The prime minister also commented on the Novartis case and the reactions of those involved, noting that the crimes against the country, the collapse of pension funds and ruin of schools and hospitals could not be forgotten or statute-barred. “We cannot write off the political responsibility of those that brought Greece to the verge of bankruptcy,” he said.

‘A broad popular front.. the Progressive Alliance, is taking shape in every city’

Addressing enthusiastic crowds in Kalamata, the prime minister said that a broad popular front is now coming forward throughout Greece, which is “the Progressive Alliance that is taking shape in every city, every region, a majority and victorious tide that is creating a barricade against the rise of the far-right, and against all those who looted and put Greece in debt.”
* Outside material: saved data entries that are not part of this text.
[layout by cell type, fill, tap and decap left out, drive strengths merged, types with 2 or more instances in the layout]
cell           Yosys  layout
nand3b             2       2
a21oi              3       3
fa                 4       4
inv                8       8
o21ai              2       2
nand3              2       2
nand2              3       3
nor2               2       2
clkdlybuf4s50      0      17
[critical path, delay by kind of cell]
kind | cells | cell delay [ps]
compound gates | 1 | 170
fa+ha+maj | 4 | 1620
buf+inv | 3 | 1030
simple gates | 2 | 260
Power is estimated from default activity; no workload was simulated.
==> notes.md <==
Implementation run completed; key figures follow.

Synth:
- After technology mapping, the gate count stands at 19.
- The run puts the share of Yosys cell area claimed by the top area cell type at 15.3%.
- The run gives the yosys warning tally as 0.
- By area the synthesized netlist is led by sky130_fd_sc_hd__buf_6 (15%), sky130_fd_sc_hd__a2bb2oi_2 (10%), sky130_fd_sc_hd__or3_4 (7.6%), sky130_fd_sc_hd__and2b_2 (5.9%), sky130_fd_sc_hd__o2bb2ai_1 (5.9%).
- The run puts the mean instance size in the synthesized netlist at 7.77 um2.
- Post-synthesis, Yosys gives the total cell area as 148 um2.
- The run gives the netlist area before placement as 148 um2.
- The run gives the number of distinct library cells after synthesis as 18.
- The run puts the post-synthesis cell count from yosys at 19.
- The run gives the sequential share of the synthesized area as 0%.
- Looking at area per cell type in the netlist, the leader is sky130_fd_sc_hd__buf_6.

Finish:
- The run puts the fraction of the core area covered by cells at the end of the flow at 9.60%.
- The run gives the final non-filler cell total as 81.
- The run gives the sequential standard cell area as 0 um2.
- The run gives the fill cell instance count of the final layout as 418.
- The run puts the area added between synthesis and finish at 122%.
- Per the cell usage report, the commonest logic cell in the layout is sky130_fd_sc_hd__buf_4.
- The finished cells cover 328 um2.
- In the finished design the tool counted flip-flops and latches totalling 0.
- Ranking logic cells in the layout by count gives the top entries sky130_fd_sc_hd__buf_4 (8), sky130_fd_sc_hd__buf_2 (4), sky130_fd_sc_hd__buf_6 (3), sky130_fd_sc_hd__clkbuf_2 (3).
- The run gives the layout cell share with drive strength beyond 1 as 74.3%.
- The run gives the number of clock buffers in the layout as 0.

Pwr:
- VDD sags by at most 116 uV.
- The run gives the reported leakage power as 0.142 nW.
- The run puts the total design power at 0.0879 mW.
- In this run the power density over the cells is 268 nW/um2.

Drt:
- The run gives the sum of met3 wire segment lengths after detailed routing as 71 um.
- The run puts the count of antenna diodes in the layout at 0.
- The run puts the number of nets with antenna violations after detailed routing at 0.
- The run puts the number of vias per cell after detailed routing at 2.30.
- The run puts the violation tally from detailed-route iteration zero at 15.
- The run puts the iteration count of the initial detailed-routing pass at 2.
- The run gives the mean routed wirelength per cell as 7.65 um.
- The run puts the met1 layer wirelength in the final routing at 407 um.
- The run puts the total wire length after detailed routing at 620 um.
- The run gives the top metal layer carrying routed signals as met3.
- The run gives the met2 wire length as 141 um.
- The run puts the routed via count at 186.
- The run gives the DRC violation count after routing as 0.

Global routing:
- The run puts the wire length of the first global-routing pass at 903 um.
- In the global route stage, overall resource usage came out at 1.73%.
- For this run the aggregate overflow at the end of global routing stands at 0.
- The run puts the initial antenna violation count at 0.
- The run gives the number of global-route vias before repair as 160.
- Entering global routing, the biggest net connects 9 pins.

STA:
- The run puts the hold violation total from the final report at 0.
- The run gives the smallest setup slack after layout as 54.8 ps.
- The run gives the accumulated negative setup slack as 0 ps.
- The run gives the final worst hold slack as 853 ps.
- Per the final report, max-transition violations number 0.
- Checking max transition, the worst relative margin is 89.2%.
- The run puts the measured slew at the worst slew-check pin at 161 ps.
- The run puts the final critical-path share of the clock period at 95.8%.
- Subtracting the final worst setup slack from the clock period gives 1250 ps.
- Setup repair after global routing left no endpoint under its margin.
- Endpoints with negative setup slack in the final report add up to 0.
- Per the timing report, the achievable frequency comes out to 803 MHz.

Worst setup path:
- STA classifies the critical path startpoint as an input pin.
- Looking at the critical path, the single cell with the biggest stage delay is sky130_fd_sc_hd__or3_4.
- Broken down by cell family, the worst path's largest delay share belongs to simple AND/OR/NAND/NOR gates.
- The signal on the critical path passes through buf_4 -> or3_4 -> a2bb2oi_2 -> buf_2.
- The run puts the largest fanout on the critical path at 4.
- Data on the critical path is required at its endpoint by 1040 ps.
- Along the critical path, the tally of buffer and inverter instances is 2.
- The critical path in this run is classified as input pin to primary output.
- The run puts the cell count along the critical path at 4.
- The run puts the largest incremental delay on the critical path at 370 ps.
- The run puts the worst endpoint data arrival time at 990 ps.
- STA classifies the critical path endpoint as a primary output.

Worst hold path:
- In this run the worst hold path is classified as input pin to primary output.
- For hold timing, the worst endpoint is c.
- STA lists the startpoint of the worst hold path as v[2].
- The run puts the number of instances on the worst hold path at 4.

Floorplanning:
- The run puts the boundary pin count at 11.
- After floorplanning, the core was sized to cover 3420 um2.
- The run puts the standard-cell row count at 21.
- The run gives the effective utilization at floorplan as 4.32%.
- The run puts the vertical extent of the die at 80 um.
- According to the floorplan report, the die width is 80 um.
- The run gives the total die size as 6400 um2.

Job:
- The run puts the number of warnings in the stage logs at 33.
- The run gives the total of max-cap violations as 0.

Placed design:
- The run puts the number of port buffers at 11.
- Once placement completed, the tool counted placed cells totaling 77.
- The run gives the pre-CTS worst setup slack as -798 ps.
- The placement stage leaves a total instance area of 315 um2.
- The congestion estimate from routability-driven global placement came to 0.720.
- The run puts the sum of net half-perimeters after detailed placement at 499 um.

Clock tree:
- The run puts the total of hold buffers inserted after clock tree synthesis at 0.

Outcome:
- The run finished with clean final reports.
## ./design.v

```verilog
module bin_2_bcd (carryout,out,d,u);
  input carryout;
  input [3:0] out;
  output [3:0]d;
  output [3:0]u;
  wire s0;
  wire s1;
  wire s2;
  wire s3;
  assign d[1] = ((carryout & out[2]) | (carryout & out[3]));
  assign s0 = ~ carryout;
  assign s1 = ~ out[3];
  assign s2 = ~ out[2];
  assign s3 = ~ out[1];
  assign d[2]=0;
  assign d[3]=0;
  assign d[0] = ((s0 & out[3] & out[1]) | (s0 & out[3] & out[2]) | (carryout & s1 & s2) | (out[3] & out[1] & out[2]));
  assign u[3] = ((s0 & out[3] & s3 & s2) | (carryout & s1 & out[1] & s2) | (carryout & out[3] & s3 & out[2]));
  assign u[2] = ((s0 & s1 & out[2]) | (s0 & out[1] & out[2]) | (carryout & s3 & s2) | (carryout & out[3] & s2));
  assign u[1] = ((carryout & out[0] & out[1] & out[2]) | (s0 & out[3] & s3 & out[2]) | (carryout & s1 & s3 & s2) | (carryout & out[3] & out[1] & s2) | (s0 & s1 & out[1]) | (s1 & out[1] & out[2]));
  assign u[0] = ((s0 & out[0]) | (s1 & out[0]) | (out[0] & s3) | (out[0] & s2));
endmodule
```

## ./run.sh

```bash
#!/bin/bash
# OpenROAD 26Q1-2900-gdf79404cd8, Yosys 0.63+post, stock flow scripts
make -C /OpenROAD-flow-scripts/flow DESIGN_CONFIG=/design/flow/config.mk WORK_HOME=/design/flow/orfs finish
```

## ./config.mk

```make
export PLATFORM = sky130hd
export DESIGN_NAME = bin_2_bcd
export DESIGN_NICKNAME = bin_2_bcd
export VERILOG_FILES = /design/flow/design.v
export SDC_FILE = /design/flow/constraint.sdc
export NUM_CORES = 4
export LEC_CHECK = 1
export CORE_AREA = 10 10 70 70
export DIE_AREA = 0 0 80 80
```

## ./constraint.sdc

```tcl
current_design bin_2_bcd

set clk_period 1.6
set clk_io_pct 0.2

create_clock -name clk0 -period $clk_period

set non_clock_inputs [all_inputs -no_clocks]
set_input_delay [expr $clk_period * $clk_io_pct] -clock clk0 $non_clock_inputs
set_output_delay [expr $clk_period * $clk_io_pct] -clock clk0 [all_outputs]
```

==> run summary <==
flow finished, numbers: outcome complete, no violations, routed wire length 685 microns, ys cells 27, hpwl dp roughly 550 microns, first-iteration detailed-routing DRC count 27, Synth warnings 0, placed insts approximately 84, WP data arrival 1.24 ns, Seq/Total Area, Yosys 0%, FMAX 642 MHz, CORE AREA 0.00342 sq mm, largest net degree at the start of global routing 10, count of cell types in the netlist 20, Max IR drop VDD about 0.028 mV, Setup-failing EPs final 0, Top cells excl fill/tap 7 x buf_4, 5 x dlygate4sd2_1, crit start category input port, share of layout cells above drive strength 1 between 40% and 50%, PwrDens 213 mW/mm^2, antenna viol nets, final 0, Hold Buf Count CTS 0, Pleak 0.000156 uW, Largest type area fraction 12.4%, Die Wd ~80 microns, OpenROAD warning count 32, DR pass1 iterations 3, die area 0.00640 sq mm, Total Routing Usage GR between 1.5 and 2%, Final min period 1.56 ns, maxcap violations 0, Setup WS post-layout approximately 0.04 ns, antenna violations before repair 0, antenna cells 0, Final Hold Violation Tally 0, I/O Buffers 11, Min-Delay Path Class in -> out, area growth from synthesis to layout 107%, flop count 0, Worst Path Required 1.28 ns, fin. max-slew vios 0, DRC 0, GRT overflow 0, highest-count logic cell in the final layout buf_4, clock buf count 0, main area contributors buf_4 12%, a21oi_1 8.3%, buf_6 6.2%, Place WS -0.670 ns, Critical Setup Path Class in -> out, post-DR vias/cell between 2 and 3, CP endpoint kind output pin, cell count after synthesis 27, die height around 80 microns, Reg area 0 sq um, fin cells around 86, Final TNS setup 0 ns, routability congestion estimate from global placement roughly 0.63, yosys stat area 181 sq um, Final Cycle Share 97.4%, DR vias 233, routed len/inst 7.97 microns, first-pass GRT wire length 1.02 mm, core utilization at floorplan approximately 5.3%, syn_area_per_cell between 6 and 7 sq um, largest area contributor in the netlist buf_4, vias in the first global route 232, Syn Std Cell Area about 180 sq um, Worst Setup SP out[1], CP Capture Point d[0], Fillers 404, crit-path max FO 6, Boundary Pins 13, final hold slack 1.07 ns, Cell Rows 21
==> cell usage after synthesis <==
cell type	count
or2b_1	1
o2bb2ai_1	1
maj3_2	1
xor2_1	1
inv_4	1
nor3b_1	1
a22o_1	1
and2b_1	1
o21ai_0	2
nor2_1	2
conb_1	1
buf_6	1
nand4_1	1
a41oi_1	1
and4_2	1
inv_1	2
a21oi_1	3
o211ai_1	1
buf_4	3
buf_2	1
==> worst min-delay path by stage <==
stage	from	to	cells after the start
final	out[2]	u[3]	3
after global routing	out[3]	u[0]	3
after CTS	out[3]	u[0]	3
==> power breakdown <==
| part | switching, uW | total (uW) | internal, uW | leakage, uW |
|---|---|---|---|---|
| Sequential | 0 | 0 | 0 | 0 |
| Combinational | 32.2 | 80.1 | 47.9 | 0.000156 |
| Clock | 0 | 0 | 0 | 0 |
| Total | 32.2 | 80.1 | 47.9 | 0.000156 |
==> routing by layer <==
metal | vias to the layer above | routed length (microns) | track usage, %
met3 | 0 | 89 | 0.682
met1 | 106 | 269 | 2.11
met4 | 0 | 0 | 0
met2 | 7 | 326 | 3.45
met5 | - | 0 | 0
li1 | 120 | - | -
==> worst max-delay path: stages <==
cell and delay (ns):
buf_6 0.11, buf_6 0.11, maj3_2 0.29, a22o_1 0.17, dlygate4sd2_1 0.23
==> cell type report <==
class | count | area, sq um | share of cell area, %
inverter | 3 | 13.8 | 3.67
multi-input combinational | 20 | 158 | 42.0
tap | 46 | 57.6 | 15.3
timing repair buffer | 17 | 146 | 39.0
==> metrics by stage <==
step	instance area [sq um]	total power, uW	util [%]
CTS	365	78.7	10.7
global route	375	88.0	11.0
detailed placement	344	77.7	10.1
finish	375	80.1	11.0
floorplan	185	35.1	-
global placement	344	77.1	10.1
==> kinds of logic (layout without fill, tap and decap cells) <==
| logic type | after synthesis | count (layout) | synth area share [%] |
|---|---|---|---|
| AND/OR/NAND/NOR | 7 | 7 | 25.5 |
| buffers and inverters | 8 | 20 | 29.0 |
| XOR/XNOR | 1 | 1 | 4.83 |
| AND-OR/OR-AND | 9 | 9 | 32.4 |
| adder cells (fa/ha/maj) | 1 | 1 | 6.21 |
| other | 1 | 2 | 2.07 |
==> what timing repair did <==
| item | in CTS | in global routing |
|---|---|---|
| resized | 37 | 1 |
| endpoints found under the setup margin | 6 | 4 |
| buffers inserted | 1 | 1 |
| pin swaps | 2 | 2 |
| cloned | 0 | 0 |
Power and IR drop assume default switching activity.
==> ./design.v <==
module crc32 (
input                                clk                                ,
input                                rst_n                              ,
input            [7:0    ]           data_in                            ,
input                                data_in_valid                      ,
input                                crc_clr                            , 
output   reg     [31:0   ]           crc32_out                       
);
reg              [31:0   ]           crc32_tmp                          ;
reg              [31:0   ]           data_crc32                         ;
reg                                  temp                               ;                
integer                              i                                  ;
always @(posedge clk or negedge rst_n)begin
    if(!rst_n)begin
        data_crc32               <=0;
    end
    else begin
        if(crc_clr)begin
            data_crc32           <=32'b1111_1111_1111_1111_1111_1111_1111_1111;  
        end
        else begin
            if(data_in_valid)begin
                data_crc32       <=crc32_tmp; 
            end
        end
    end
end
always @(*)begin
    crc32_tmp = data_crc32; 
    for (i=0;i<=7;i=i+1) begin
        temp            = crc32_tmp[31] ^ data_in[i];
        crc32_tmp[31]   = crc32_tmp[30]             ;
        crc32_tmp[30]   = crc32_tmp[29]             ;
        crc32_tmp[29]   = crc32_tmp[28]             ;
        crc32_tmp[28]   = crc32_tmp[27]             ;
        crc32_tmp[27]   = crc32_tmp[26]             ;
        crc32_tmp[26]   = crc32_tmp[25] ^ temp      ;
        crc32_tmp[25]   = crc32_tmp[24]             ;
        crc32_tmp[24]   = crc32_tmp[23]             ;
        crc32_tmp[23]   = crc32_tmp[22] ^ temp      ;
        crc32_tmp[22]   = crc32_tmp[21] ^ temp      ;
        crc32_tmp[21]   = crc32_tmp[20]             ;
        crc32_tmp[20]   = crc32_tmp[19]             ;
        crc32_tmp[19]   = crc32_tmp[18]             ;
        crc32_tmp[18]   = crc32_tmp[17]             ;
        crc32_tmp[17]   = crc32_tmp[16]             ;
        crc32_tmp[16]   = crc32_tmp[15] ^ temp      ;
        crc32_tmp[15]   = crc32_tmp[14]             ;
        crc32_tmp[14]   = crc32_tmp[13]             ;    
        crc32_tmp[13]   = crc32_tmp[12]             ;
        crc32_tmp[12]   = crc32_tmp[11] ^ temp      ;
        crc32_tmp[11]   = crc32_tmp[10] ^ temp      ;
        crc32_tmp[10]   = crc32_tmp[9]  ^ temp      ;
        crc32_tmp[9]    = crc32_tmp[8]              ;
        crc32_tmp[8]    = crc32_tmp[7]  ^ temp      ;
        crc32_tmp[7]    = crc32_tmp[6]  ^ temp      ;
        crc32_tmp[6]    = crc32_tmp[5]              ;
        crc32_tmp[5]    = crc32_tmp[4]  ^ temp      ;
        crc32_tmp[4]    = crc32_tmp[3]  ^ temp      ;
        crc32_tmp[3]    = crc32_tmp[2]              ;
        crc32_tmp[2]    = crc32_tmp[1]  ^ temp      ;
        crc32_tmp[1]    = crc32_tmp[0]  ^ temp      ;
        crc32_tmp[0]    = temp                      ;
    end
end
always @ (posedge clk or negedge rst_n)begin
	if(!rst_n)begin
		crc32_out <= 0;
	end
	else if(data_in_valid)begin
		crc32_out[31] <= ~crc32_tmp[0]          ;
		crc32_out[30] <= ~crc32_tmp[1]          ;
		crc32_out[29] <= ~crc32_tmp[2]          ;
		crc32_out[28] <= ~crc32_tmp[3]          ;
		crc32_out[27] <= ~crc32_tmp[4]          ;
		crc32_out[26] <= ~crc32_tmp[5]          ;
		crc32_out[25] <= ~crc32_tmp[6]          ;
		crc32_out[24] <= ~crc32_tmp[7]          ;
		crc32_out[23] <= ~crc32_tmp[8]          ;
		crc32_out[22] <= ~crc32_tmp[9]          ;
		crc32_out[21] <= ~crc32_tmp[10]         ;
		crc32_out[20] <= ~crc32_tmp[11]         ;
		crc32_out[19] <= ~crc32_tmp[12]         ;
		crc32_out[18] <= ~crc32_tmp[13]         ;
		crc32_out[17] <= ~crc32_tmp[14]         ;
		crc32_out[16] <= ~crc32_tmp[15]         ;
		crc32_out[15] <= ~crc32_tmp[16]         ;
		crc32_out[14] <= ~crc32_tmp[17]         ;
		crc32_out[13] <= ~crc32_tmp[18]         ;
		crc32_out[12] <= ~crc32_tmp[19]         ;
		crc32_out[11] <= ~crc32_tmp[20]         ;
		crc32_out[10] <= ~crc32_tmp[21]         ;
		crc32_out[9]  <= ~crc32_tmp[22]         ;
		crc32_out[8]  <= ~crc32_tmp[23]         ;
		crc32_out[7]  <= ~crc32_tmp[24]         ;
		crc32_out[6]  <= ~crc32_tmp[25]         ;
		crc32_out[5]  <= ~crc32_tmp[26]         ;
		crc32_out[4]  <= ~crc32_tmp[27]         ;
		crc32_out[3]  <= ~crc32_tmp[28]         ;
		crc32_out[2]  <= ~crc32_tmp[29]         ;
		crc32_out[1]  <= ~crc32_tmp[30]         ;
		crc32_out[0]  <= ~crc32_tmp[31]         ;
	end
end
 endmodule
==> /design/flow/run.sh <==
#!/bin/bash
# OpenROAD 26Q1-2900-gdf79404cd8, Yosys 0.63+post, stock flow scripts
make -C /OpenROAD-flow-scripts/flow DESIGN_CONFIG=/design/flow/config.mk WORK_HOME=/design/flow/orfs finish
==> /design/flow/config.mk <==
export PLATFORM = sky130hd
export DESIGN_NAME = axi_apb_bridge
export DESIGN_NICKNAME = axi_apb_bridge
export VERILOG_FILES = /design/flow/design.v
export SDC_FILE = /design/flow/constraint.sdc
export NUM_CORES = 4
export LEC_CHECK = 1
export CORE_UTILIZATION = 40
==> /design/flow/constraint.sdc <==
current_design axi_apb_bridge

set clk_period 6.5
set clk_io_pct 0.2

create_clock -name clk0 -period $clk_period [get_ports {axi_aclk}]

set non_clock_inputs [all_inputs -no_clocks]
set_input_delay [expr $clk_period * $clk_io_pct] -clock clk0 $non_clock_inputs
set_output_delay [expr $clk_period * $clk_io_pct] -clock clk0 [all_outputs]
The prime minister said that four years ago people in two consecutive national elections gave SYRIZA a mandate to start the difficult struggle of getting the country “out of the deep pit of the memorandums, to protect the many and to change Greece,” said Tsipras.
Tsipras said that the Greek people had unjustly paid for a crisis caused by the mistakes and omissions of the country’s elite over the past forty years.

‘We promised…to exit the memoranda with society still standing and we achieved that’

“We joined forces, we fought and we achieved our goal, Greece today is not the Greece of default, Greece today is no longer the Greece of the memoranda…Greece today is no longer the Greece of the IMF. In September 2015 we made a promise to the Greek people, to take the country out of the memoranda with society still standing, and we achieved that,” he said.

The prime minister also said that his government took on a country with four million people below the poverty line, 1.5 million people unemployed, and 65 billion euros worth of austerity measures, as this was “left behind by Samaras and Venizelos, who had the plan ready and who provocatively sided with the creditors,” he said.

Tsipras went on to outline the government’s work over the last four years, saying that the results are visible today.

He said that his government dealt with the overall crisis by putting more than three billion euros into welfare policies, and programmes dealing with the humanitarian crisis and policies to protect children.

Tsipras said that state hospitals were reinforced with some 18.000 staff along with the overhaul of the national health system, giving some 2.5 million uninsured citizens access to healthcare.

The provision of rent benefits for some 600.000 citizens and the legislation of home help for the weak and the sick were also among his top welfare achievements.

The government had also succeeded in providing support for state schools and education, providing extra staff and teachers and putting an end to the “shameful practice of photocopies instead of real books,” Tsipras said, as well as providing school services for children with special needs.

The restructuring of insurance funds led to some 600.000 pensioners seeing a raise since the start of 2019, while collective labour agreements were also brought back, while a hike in the minimum wage by 11 pct happened at the same time as scrapping the sub-minimum wage for the under 25-year olds.

Reducing unemployment by nine percentage points and creating some 350,000 new jobs was highlighted by Tsipras, who here added that after all this effort, the country returned to growth and saw record foreign direct investments.

Concluding his speech, Tsipras said that Greece “needs the young generation, those who will vote for the first time, the 18-year-olds, the 20-year olds, they have to realise that they have a powerful weapon in their hand,” said Tsipras referring to the power of voting.

Tsipras finally said that some people cannot accept that he became prime minister at the age of 40, and that some call him ironically a ‘squatter’ and a ‘high-school council president’, “but I trust the new generation, I trust its decisions, I trust the power of the people that insist on dreaming,” concluded the prime minister.